The treatise had a secular offshoot in Nehru’s Fabian Socialism and a divergence in Vinayak Damodar Savakars’s concept of Hindu Nationalism. While Nehru had a secular bent and catered to a modern world, Savakar challenged the western theories to advocate Hindu Pluralism making law and penalty equal for Hindus and other religions. Whereas Arthashastra connects with contemporary international politics, Hinduvta can be in parentheses with Confucianism, Zionism and Islamic political thought. It describes the tolerant Right.
Kautilya in his treatise carries inputs from older Shastras and Mahabharata. U.N. Ghoshal sees a paradox in Kautilya’s thought by commenting, “We are struck with the blending in the authors make-up of the two opposite streams of his inheritance, namely the theological (after the Brahmanical standards), and the political (after the Arthashastra) pattern”. There is a conflict between Vaivasata Manu who believed in ethical behaviour and prevents Law of the Fish to prevail through Danda and Kautilya whose main concern was territorial and economic acquisitions through Danda. Traditional Hindus see this as sacrilege and depict Chanakya as intriguing and cantankerous to a touch of comedy. Therefore, being inherently opposite, all aspects of Kautilya may not be resonated by the Hindu Right.
But Kautilya does resonate in Nehru’s Fabian Socialism and Panchsheel. This made Congress look different from the Hinduvta espoused by Savakar. But Savakar was more into the culture and stopped short of the ultra-right by placing logic in law above religion. Therefore inasmuch as BJP espoused secularism as vehicle to power, it will glorify Savakar for as long as it suits. This is why the traditional Hindu right is different and evolving.
According to G.N. Pant, “Just as the Arthashastra has for many years been scanned for what it has to say about the development of Indian state-craft, the Mahabarata is now being explored for what it has to say about the ‘essence of Indian military mind”. Mahabharata School follows the strict Hindu precepts with high ethics, and political idealism based on morality. It is not secular and strives to look pragmatic. It follows the traditional Hindu Shastras and the codes of Manu, Shukra and Kamandaka.
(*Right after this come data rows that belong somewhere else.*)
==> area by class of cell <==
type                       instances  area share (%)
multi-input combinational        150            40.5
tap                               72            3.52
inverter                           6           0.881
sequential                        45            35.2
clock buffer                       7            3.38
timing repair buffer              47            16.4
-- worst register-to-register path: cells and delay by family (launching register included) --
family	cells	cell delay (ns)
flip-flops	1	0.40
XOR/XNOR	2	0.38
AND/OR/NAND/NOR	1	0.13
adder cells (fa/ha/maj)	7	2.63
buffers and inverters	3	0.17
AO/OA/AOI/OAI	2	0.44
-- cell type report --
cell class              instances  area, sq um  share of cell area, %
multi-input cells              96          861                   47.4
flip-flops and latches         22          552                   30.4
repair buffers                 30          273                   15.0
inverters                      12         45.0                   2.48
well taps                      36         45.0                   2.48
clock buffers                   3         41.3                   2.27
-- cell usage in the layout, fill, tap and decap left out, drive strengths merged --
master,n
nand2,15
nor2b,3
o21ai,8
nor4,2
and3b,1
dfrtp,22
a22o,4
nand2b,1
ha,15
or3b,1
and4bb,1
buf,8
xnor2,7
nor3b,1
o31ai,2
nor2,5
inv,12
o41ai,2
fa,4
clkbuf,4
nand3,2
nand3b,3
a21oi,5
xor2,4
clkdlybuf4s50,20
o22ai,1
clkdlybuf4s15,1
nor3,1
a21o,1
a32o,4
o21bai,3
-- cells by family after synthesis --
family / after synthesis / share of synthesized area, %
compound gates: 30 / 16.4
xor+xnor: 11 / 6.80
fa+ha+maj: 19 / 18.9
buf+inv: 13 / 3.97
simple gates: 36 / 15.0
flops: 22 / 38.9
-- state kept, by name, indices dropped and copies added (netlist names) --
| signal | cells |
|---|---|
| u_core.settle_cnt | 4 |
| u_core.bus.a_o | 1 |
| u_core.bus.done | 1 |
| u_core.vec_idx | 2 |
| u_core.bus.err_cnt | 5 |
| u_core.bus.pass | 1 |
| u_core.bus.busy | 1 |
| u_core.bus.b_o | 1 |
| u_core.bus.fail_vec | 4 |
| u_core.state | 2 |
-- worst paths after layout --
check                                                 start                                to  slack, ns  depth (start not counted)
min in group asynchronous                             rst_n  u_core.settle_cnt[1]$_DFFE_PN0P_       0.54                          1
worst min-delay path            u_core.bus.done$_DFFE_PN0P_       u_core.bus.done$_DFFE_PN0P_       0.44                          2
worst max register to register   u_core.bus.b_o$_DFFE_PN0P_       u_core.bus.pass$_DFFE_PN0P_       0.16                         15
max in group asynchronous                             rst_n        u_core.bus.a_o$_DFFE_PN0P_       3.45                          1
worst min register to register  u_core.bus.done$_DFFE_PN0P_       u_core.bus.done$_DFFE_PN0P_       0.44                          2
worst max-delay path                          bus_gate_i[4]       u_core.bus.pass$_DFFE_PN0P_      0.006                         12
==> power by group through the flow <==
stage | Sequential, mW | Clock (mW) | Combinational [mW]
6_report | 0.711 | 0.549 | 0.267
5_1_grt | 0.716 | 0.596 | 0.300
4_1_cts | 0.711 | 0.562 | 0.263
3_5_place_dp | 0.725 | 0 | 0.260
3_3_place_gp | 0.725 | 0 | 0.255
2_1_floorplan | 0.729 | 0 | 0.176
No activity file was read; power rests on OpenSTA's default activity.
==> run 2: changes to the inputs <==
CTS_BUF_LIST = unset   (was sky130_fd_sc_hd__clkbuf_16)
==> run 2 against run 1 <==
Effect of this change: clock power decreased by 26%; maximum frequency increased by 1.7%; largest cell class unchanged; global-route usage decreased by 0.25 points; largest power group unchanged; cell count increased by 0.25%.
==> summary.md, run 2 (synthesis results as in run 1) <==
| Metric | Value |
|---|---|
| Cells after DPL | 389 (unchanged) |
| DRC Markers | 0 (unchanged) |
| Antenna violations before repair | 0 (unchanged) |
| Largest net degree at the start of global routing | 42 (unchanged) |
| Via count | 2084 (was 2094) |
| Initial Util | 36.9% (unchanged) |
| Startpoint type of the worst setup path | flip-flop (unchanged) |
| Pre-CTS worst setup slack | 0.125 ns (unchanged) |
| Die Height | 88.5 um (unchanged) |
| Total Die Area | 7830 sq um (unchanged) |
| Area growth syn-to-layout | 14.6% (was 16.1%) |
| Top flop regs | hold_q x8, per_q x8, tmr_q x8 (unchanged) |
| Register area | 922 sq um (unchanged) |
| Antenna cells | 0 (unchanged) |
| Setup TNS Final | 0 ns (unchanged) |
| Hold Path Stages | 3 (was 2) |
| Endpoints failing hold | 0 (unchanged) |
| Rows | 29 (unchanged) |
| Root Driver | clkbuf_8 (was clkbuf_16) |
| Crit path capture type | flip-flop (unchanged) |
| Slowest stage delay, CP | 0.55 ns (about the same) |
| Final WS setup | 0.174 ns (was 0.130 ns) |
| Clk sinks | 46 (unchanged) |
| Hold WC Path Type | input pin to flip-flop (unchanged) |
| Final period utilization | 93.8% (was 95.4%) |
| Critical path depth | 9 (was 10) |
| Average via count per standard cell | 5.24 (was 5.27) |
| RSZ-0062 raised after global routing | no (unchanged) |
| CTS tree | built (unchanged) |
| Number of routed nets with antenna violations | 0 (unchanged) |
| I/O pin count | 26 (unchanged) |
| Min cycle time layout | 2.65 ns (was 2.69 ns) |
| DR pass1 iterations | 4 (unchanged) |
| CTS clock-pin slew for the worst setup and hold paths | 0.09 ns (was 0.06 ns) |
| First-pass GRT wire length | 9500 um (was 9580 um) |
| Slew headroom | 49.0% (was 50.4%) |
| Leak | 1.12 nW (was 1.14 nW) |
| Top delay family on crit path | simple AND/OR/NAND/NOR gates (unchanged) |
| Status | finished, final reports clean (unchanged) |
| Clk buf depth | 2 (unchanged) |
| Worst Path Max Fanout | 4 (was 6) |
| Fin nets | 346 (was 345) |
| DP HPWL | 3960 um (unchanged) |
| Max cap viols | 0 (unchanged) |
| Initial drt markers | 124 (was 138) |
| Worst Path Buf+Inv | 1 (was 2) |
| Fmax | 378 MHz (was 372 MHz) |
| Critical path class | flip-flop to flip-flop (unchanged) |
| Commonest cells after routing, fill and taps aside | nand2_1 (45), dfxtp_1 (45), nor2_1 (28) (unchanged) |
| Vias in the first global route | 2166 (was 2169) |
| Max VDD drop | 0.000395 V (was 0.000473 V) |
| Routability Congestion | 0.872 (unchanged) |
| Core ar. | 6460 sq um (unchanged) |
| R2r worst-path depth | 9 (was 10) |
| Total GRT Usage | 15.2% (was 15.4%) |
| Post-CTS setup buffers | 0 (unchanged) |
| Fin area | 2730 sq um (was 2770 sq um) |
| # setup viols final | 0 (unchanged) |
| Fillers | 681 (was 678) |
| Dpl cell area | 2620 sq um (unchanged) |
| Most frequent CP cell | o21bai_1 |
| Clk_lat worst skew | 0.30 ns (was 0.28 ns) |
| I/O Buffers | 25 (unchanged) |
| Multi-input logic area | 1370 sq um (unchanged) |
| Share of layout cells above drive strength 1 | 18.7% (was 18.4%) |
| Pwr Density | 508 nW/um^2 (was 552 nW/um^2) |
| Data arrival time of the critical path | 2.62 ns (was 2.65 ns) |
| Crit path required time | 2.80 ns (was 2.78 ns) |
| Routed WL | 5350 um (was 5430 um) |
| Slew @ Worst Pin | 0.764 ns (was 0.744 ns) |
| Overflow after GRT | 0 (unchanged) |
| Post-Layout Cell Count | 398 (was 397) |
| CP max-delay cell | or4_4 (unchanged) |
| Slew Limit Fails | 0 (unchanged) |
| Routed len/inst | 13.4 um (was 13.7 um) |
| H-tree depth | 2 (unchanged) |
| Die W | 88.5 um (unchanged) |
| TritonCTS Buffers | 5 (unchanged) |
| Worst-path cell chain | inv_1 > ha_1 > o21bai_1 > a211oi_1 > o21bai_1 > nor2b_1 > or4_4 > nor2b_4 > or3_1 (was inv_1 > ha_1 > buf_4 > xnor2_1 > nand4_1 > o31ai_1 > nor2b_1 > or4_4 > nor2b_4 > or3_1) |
$ cat src/rtl/zbt_sram_pkg.sv
// Shared widths, latencies and state type for the ZBT SSRAM controller.
package zbt_sram_pkg;

    localparam int unsigned SRAM_ADDR_W     = 18;
    localparam int unsigned SRAM_DATA_W     = 32;
    localparam int unsigned SRAM_MASK_W     = 4;
    localparam int unsigned SRAM_RD_LATENCY = 4;
    localparam int unsigned SRAM_WR_DELAY   = 2;

    typedef enum logic [1:0] {
        StInit,
        StRun,
        StSleep,
        StWake
    } sram_state_e;

    // Width of one down-counter shared by the init, wake and idle timers.
    function automatic int unsigned cnt_width(input int unsigned a, input int unsigned b,
                                              input int unsigned c);
        int unsigned m;
        m = a;
        if (b > m) m = b;
        if (c > m) m = c;
        return $clog2(m + 2);
    endfunction

endpackage

$ cat src/rtl/zbt_sram_pipe.sv
// Fixed-depth shift pipeline for request flags and write data; reset flushes every stage.
module zbt_sram_pipe #(
    parameter int unsigned DEPTH = 3,
    parameter int unsigned WIDTH = 34
) (
    input  logic             sram_clock,
    input  logic             reset,
    input  logic [WIDTH-1:0] din,
    output logic [WIDTH-1:0] dout
);

    logic [WIDTH-1:0] stage_q [DEPTH];

    always_ff @(posedge sram_clock) begin
        if (reset) begin
            for (int i = 0; i < int'(DEPTH); i++) stage_q[i] <= '0;
        end else begin
            stage_q[0] <= din;
            for (int i = 1; i < int'(DEPTH); i++) stage_q[i] <= stage_q[i-1];
        end
    end

    assign dout = stage_q[DEPTH-1];

endmodule

$ cat src/rtl/zbt_sram_ctrl.sv
// Responder for single-word SRAM requests driving a pipelined ZBT SSRAM.
// Define SRAM_ZZ_EN to add idle ZZ sleep with wake-on-request.
module zbt_sram_ctrl
    import zbt_sram_pkg::*;
#(
    parameter int unsigned INIT_CYCLES = 16,
    parameter int unsigned IDLE_SLEEP  = 256,
    parameter int unsigned WAKE_CYCLES = 8
) (
    input  logic                   sram_clock,
    input  logic                   reset,
    input  logic                   sram_addr_valid,
    output logic                   sram_ready,
    input  logic [SRAM_ADDR_W-1:0] sram_addr,
    input  logic [SRAM_DATA_W-1:0] sram_data_in,
    input  logic [SRAM_MASK_W-1:0] sram_write_mask,
    output logic [SRAM_DATA_W-1:0] sram_data_out,
    output logic                   sram_data_out_valid,
    output logic [SRAM_ADDR_W-1:0] ram_addr,
    output logic                   ram_ce_n,
    output logic                   ram_we_n,
    output logic [SRAM_MASK_W-1:0] ram_bw_n,
    output logic [SRAM_DATA_W-1:0] ram_dq_o,
    output logic                   ram_dq_oe,
    input  logic [SRAM_DATA_W-1:0] ram_dq_i,
    output logic                   ram_zz
);

    localparam int unsigned CntW  = cnt_width(INIT_CYCLES, IDLE_SLEEP, WAKE_CYCLES);
    localparam int unsigned PipeW = SRAM_DATA_W + 2;

    sram_state_e     state_q;
    logic [CntW-1:0] cnt_q;
    logic            ready_q;
    logic            accept;
    logic            is_write;
    logic            rd_flag;
    logic [PipeW-1:0] pipe_out;

    assign accept   = sram_addr_valid && ready_q;
    assign is_write = |sram_write_mask;

`ifdef SRAM_ZZ_EN
    logic                       zz_q;
    logic [CntW-1:0]            idle_q;
    logic [SRAM_RD_LATENCY-1:0] inflight_q;

    // Tracks accepts still travelling towards the read return strobe.
    always_ff @(posedge sram_clock) begin
        if (reset) inflight_q <= '0;
        else       inflight_q <= {inflight_q[SRAM_RD_LATENCY-2:0], accept};
    end

    assign ram_zz = zz_q;
`else
    assign ram_zz = 1'b0;
`endif

    always_ff @(posedge sram_clock) begin
        if (reset) begin
            state_q <= StInit;
            cnt_q   <= CntW'(INIT_CYCLES);
            ready_q <= 1'b0;
`ifdef SRAM_ZZ_EN
            zz_q    <= 1'b0;
            idle_q  <= '0;
`endif
        end else begin
            case (state_q)
                StInit: begin
                    if (cnt_q <= CntW'(1)) begin
                        state_q <= StRun;
                        ready_q <= 1'b1;
                    end else begin
                        cnt_q <= cnt_q - CntW'(1);
                    end
                end
`ifdef SRAM_ZZ_EN
                StRun: begin
                    if (accept || inflight_q != '0) begin
                        idle_q <= '0;
                    end else if (idle_q >= CntW'(IDLE_SLEEP - 1)) begin
                        state_q <= StSleep;
                        ready_q <= 1'b0;
                        zz_q    <= 1'b1;
                        idle_q  <= '0;
                    end else begin
                        idle_q <= idle_q + CntW'(1);
                    end
                end
                StSleep: begin
                    if (sram_addr_valid) begin
                        state_q <= StWake;
                        zz_q    <= 1'b0;
                        cnt_q   <= CntW'(WAKE_CYCLES);
                    end
                end
                StWake: begin
                    if (cnt_q <= CntW'(1)) begin
                        state_q <= StRun;
                        ready_q <= 1'b1;
                    end else begin
                        cnt_q <= cnt_q - CntW'(1);
                    end
                end
`else
                StRun: begin
                end
`endif
                default: begin
                    state_q <= StInit;
                    cnt_q   <= CntW'(INIT_CYCLES);
                    ready_q <= 1'b0;
                end
            endcase
        end
    end

    assign sram_ready = ready_q;

    // Address/control pins: registered at the accept edge, idle otherwise.
    always_ff @(posedge sram_clock) begin
        if (reset) begin
            ram_addr <= '0;
            ram_ce_n <= 1'b1;
            ram_we_n <= 1'b1;
            ram_bw_n <= '1;
        end else begin
            ram_ce_n <= ~accept;
            ram_we_n <= ~(accept && is_write);
            ram_bw_n <= accept ? ~sram_write_mask : '1;
            if (accept) ram_addr <= sram_addr;
        end
    end

    // First stage lines up with the address pins; last stage is the SSRAM data cycle.
    zbt_sram_pipe #(
        .DEPTH(SRAM_WR_DELAY + 1),
        .WIDTH(PipeW)
    ) u_pipe (
        .sram_clock(sram_clock),
        .reset     (reset),
        .din       ({accept && !is_write, accept && is_write, sram_data_in}),
        .dout      (pipe_out)
    );

    assign rd_flag   = pipe_out[SRAM_DATA_W+1];
    assign ram_dq_oe = pipe_out[SRAM_DATA_W];
    assign ram_dq_o  = pipe_out[SRAM_DATA_W-1:0];

    always_ff @(posedge sram_clock) begin
        if (reset) begin
            sram_data_out       <= '0;
            sram_data_out_valid <= 1'b0;
        end else begin
            sram_data_out_valid <= rd_flag;
            if (rd_flag) sram_data_out <= ram_dq_i;
        end
    end

endmodule

$ cat config.mk
export PLATFORM = sky130hd
export DESIGN_NAME = zbt_sram_ctrl
export DESIGN_NICKNAME = d
export VERILOG_FILES = /design/src/rtl/zbt_sram_pkg.sv /design/src/rtl/zbt_sram_pipe.sv /design/src/rtl/zbt_sram_ctrl.sv
export SDC_FILE = /design/constraint.sdc
export NUM_CORES = 1
export LEC_CHECK = 0
export CORE_MARGIN = 10
export CORE_UTILIZATION = 33
export CTS_CLUSTER_DIAMETER = 100
export DETAILED_ROUTE_END_ITERATION = 7
export DONT_BUFFER_PORTS = 1
export GPL_TIMING_DRIVEN = 1
export PLACE_DENSITY = 0.43
export SYNTH_ARGS = -nofsm -noshare
export SYNTH_HDL_FRONTEND = slang
export SYNTH_SLANG_ARGS = --single-unit
$ cat constraint.sdc
create_clock -name sram_clock -period 5.3 [get_ports sram_clock]
set_clock_uncertainty 0.05 [all_clocks]
set_input_delay 0.265 -clock sram_clock [delete_from_list [all_inputs] [get_ports sram_clock]]
set_output_delay 0.265 -clock sram_clock [all_outputs]
set_load 0.01 [all_outputs]
==> results.ini, run 1 <==
[synth]
syn_inst = 476
synth_fa_ha_area_frac = 0.004657
synth.distinct_cells = 40
synth_commonest_cells = dfxtp_1 (169), nor2b_1 (103), nor2_1 (42)
synthMuxAreaShare = 0.06589
synth_nets = 567
synth_area_leader_cell = dfxtp_1
synthSimpleGateAreaFrac = 0.1735
synth_xor_xnor_area_share = 0
synth.top_cell.area_share = 0.6296
seq_area_frac_synth = 0.6296
ys_top_cells_by_area = dfxtp_1 (63%), nor2b_1 (12%), mux2i_1 (6.0%)
synth_top_family_by_area = simple AND/OR/NAND/NOR gates
synth_compound_area_frac = 0.05565
async_flop_share = 0
syn_area_mm2 = 0.005374
synth_edf_count = 0
yosys_register_bits = 169
syn_avg_cell_area_um2 = 11.29
yosys.cell_count.top_type = dfxtp_1
yosysWarnings = 0
ys.flop_type = dfxtp_1

[floorplanning]
die_x_um = 147.6
start_util = 0.3371
core_mm2 = 0.01594
row_count = 46
ios = 181
fp.dieH_um = 147.6
die_area_mm2 = 0.02179

[run]
maxCapViolCount = 0

[timing]
hold_slack_ns = 0.02114
hold_violations = 0
rsz0062_at_grt = false
slew_headroom = 0.3048
setup-tns-final_ns = 0
drv_slew = 0
worst_slew_pin_slew_ns = 1.043
max_freq_ghz = 0.4804
fin_crit_ns = 2.082
timing.final.crit_share = 0.3928
setup_viol = 0

[cells_and_area]
multi_input_area_mm2 = 0.001614
diodes = 0
final-seq-area_mm2 = 0.003385
drive_gt1_frac = 0.07449
area_growth_pct = 26.89
fill_cells = 1497
final_nets = 615

[clocking]
cts_tree = yes
hold_buffers = 87
cts_setup_buffers = 0
cts_resized = 0
clock-root-buffer = clkbuf_16
htree_num_levels = 4
cts_buffer_depth = 2
numCtsBuffers = 17
path_clk_slew_ns = 0.07
clock_sinks = 169
clkLatencyLatePin_ns = 0.41

[setup_path]
path_class = reg -> reg
r2r_start = u_pipe.stage_q[0][101]
reg2reg_depth = 3
slowest_stage = dfxtp_2
cp-start-kind = register
path_max_fanout = 33
r2r-end = sram_data_out[4]
critical_path_arrival_ns = 2.34
worstPathRequired_ns = 5.55
r2r_slack_ns = 3.22
worstPathCellList = mux2i_1 -> nor2_1 -> dlygate4sd3_1
critPathMaxStageDelay_ns = 1.01
cp-end-kind = register

[power]
pwr_density_cell_mw_per_mm2 = 435.5
ir_drop_uv = 203.5
p_leak_nw = 2.597

[run_status]
status = finished, final reports clean

[place]
dp.final_hpwl_um = 7714
portBuffers = 0
globalplace.congestion = 0.7023

[global_routing]
grt-ovfl-total = 0
grt_start_max_net_pins = 139
grt_pass1_vias = 3482
grt_pass1_wl_um = 19020
grt_antenna_before_repair = 0
grt.total_usage = 0.1107

[drt]
vias = 3225
wl_um = 11890
postRouteAntennaNets = 0
drc = 0
wire_per_inst_um = 15.79
drt-pass1-iter-count = 4
viasPerCell = 4.283
drt_iter0_drc = 115

[worst_hold_path]
hold_path.class = in -> reg
min_path_cells = 2
whs_endpoint = u_pipe.stage_q[0][33]
min-delay-start = sram_write_mask[0]

-- power breakdown --
part / switching [mW] / total (mW) / internal (mW)
Sequential: 0.0653 / 1.40 / 1.34
Combinational: 0.128 / 0.275 / 0.148
Clock: 0.499 / 1.29 / 0.793
-- worst max-delay path by stage --
stage	from	to
after detailed placement	sram_ready	cnt_q[5]
after global routing	u_pipe.stage_q[0][101]	sram_data_out[4]
after global placement	sram_ready	cnt_q[5]
after CTS	u_pipe.stage_q[0][101]	sram_data_out[4]
final	u_pipe.stage_q[0][101]	sram_data_out[4]
after floorplan	sram_ready	cnt_q[5]
-- final cells by class --
class | count | share of cell area
clock buffer | 22 | 0.06954
clock inverter | 10 | 0.02312
inverter | 6 | 0.003303
multi-input combinational | 242 | 0.2367
sequential | 169 | 0.4963
tap | 216 | 0.03963
timing repair buffer | 88 | 0.1314
-- per-stage QoR --
step	area [um2]	power, mW	instances	setup slack (ns)	util
after global routing	6819	3.114	753	3.102	0.4277
after CTS	6819	3.015	753	3.211	0.4277
after global placement	5299	1.630	634	3.411	0.3324
after detailed placement	5299	1.636	634	3.395	0.3324
after floorplan	5374	1.614	476	3.459	-
final	6819	2.970	753	3.218	0.4277
-- registers in the layout, indices dropped and copies added, names as in the netlist --
signal               cells
u_pipe.stage_q         102
sram_data_out           32
ram_addr                18
cnt_q                    9
ram_bw_n                 4
ram_ce_n                 1
ram_we_n                 1
sram_data_out_valid      1
sram_ready               1
-- kinds of logic after synthesis --
group / Yosys count
other: 1
adder cells (fa/ha/maj): 2
multiplexers: 35
flip-flops: 169
buffers and inverters: 65
AND/OR/NAND/NOR: 166
AO/OA/AOI/OAI: 38
-- per-layer routing --
layer	up-vias	wire length, um	track usage
met4	0	174	0.05154
met5	-	0	0
met1	1464	5053	0.1235
li1	1610	-	-
met3	12	1273	0.06410
met2	139	5392	0.1670
-- layout by cell type, fill, tap and decap left out, drive strengths merged, types with 2 or more instances in the layout --
master / synthesis / layout
inv: 6 / 10
dfxtp: 169 / 169
clkbuf: 19 / 22
or3: 2 / 2
dlygate4sd3: 0 / 86
a21oi: 6 / 6
ha: 2 / 2
nor2: 42 / 42
or4b: 2 / 2
mux2: 3 / 3
nor2b: 103 / 103
bufinv: 0 / 3
a22o: 18 / 18
mux2i: 32 / 32
nand2: 7 / 7
clkinv: 0 / 2
buf: 40 / 2
o31ai: 2 / 2
or4: 3 / 3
The first political party that represented this school was Rashtriya Swayamasevak Sang (RSS). This party at the grassroots is fundamental, militant, radical and committed to the concept of Bharat Varsha (Greater India). Its role in the genocide of 1947 is known. Other parties are Vishwa Hindu Parishad (VHP), Virat Hindu Sammelan (VHS) and Shiv Sena. Late M.M. Joshi’s Ekta Yatra to Sri Nagar and Babri Mosque are recent. The radical and aggressive behaviour of Bharatiya Janta Party (BJP), RSS and Shiv Sena reflect a union. Over the years, the representation of Jat and other Hindus in the defence services has increased leading to rebirth of the Kashtriya tradition and the emergence of a militant Hindu core. They nuclearized India; aggressively call for unification of Kashmir and ultimate annexation of Pakistan.
Hinduvta’s equivalent emerged in Pakistan in the form of Objective Resolution, a revisionist stance on the riots of 1857 and creation of ideology of Pakistan by Ayub Khan. Therefore before criticizing the emergence of the Hindu Right in India, Pakistanis must pause to think where its center and left been since 1949. In India, they are returning awards and fighting back.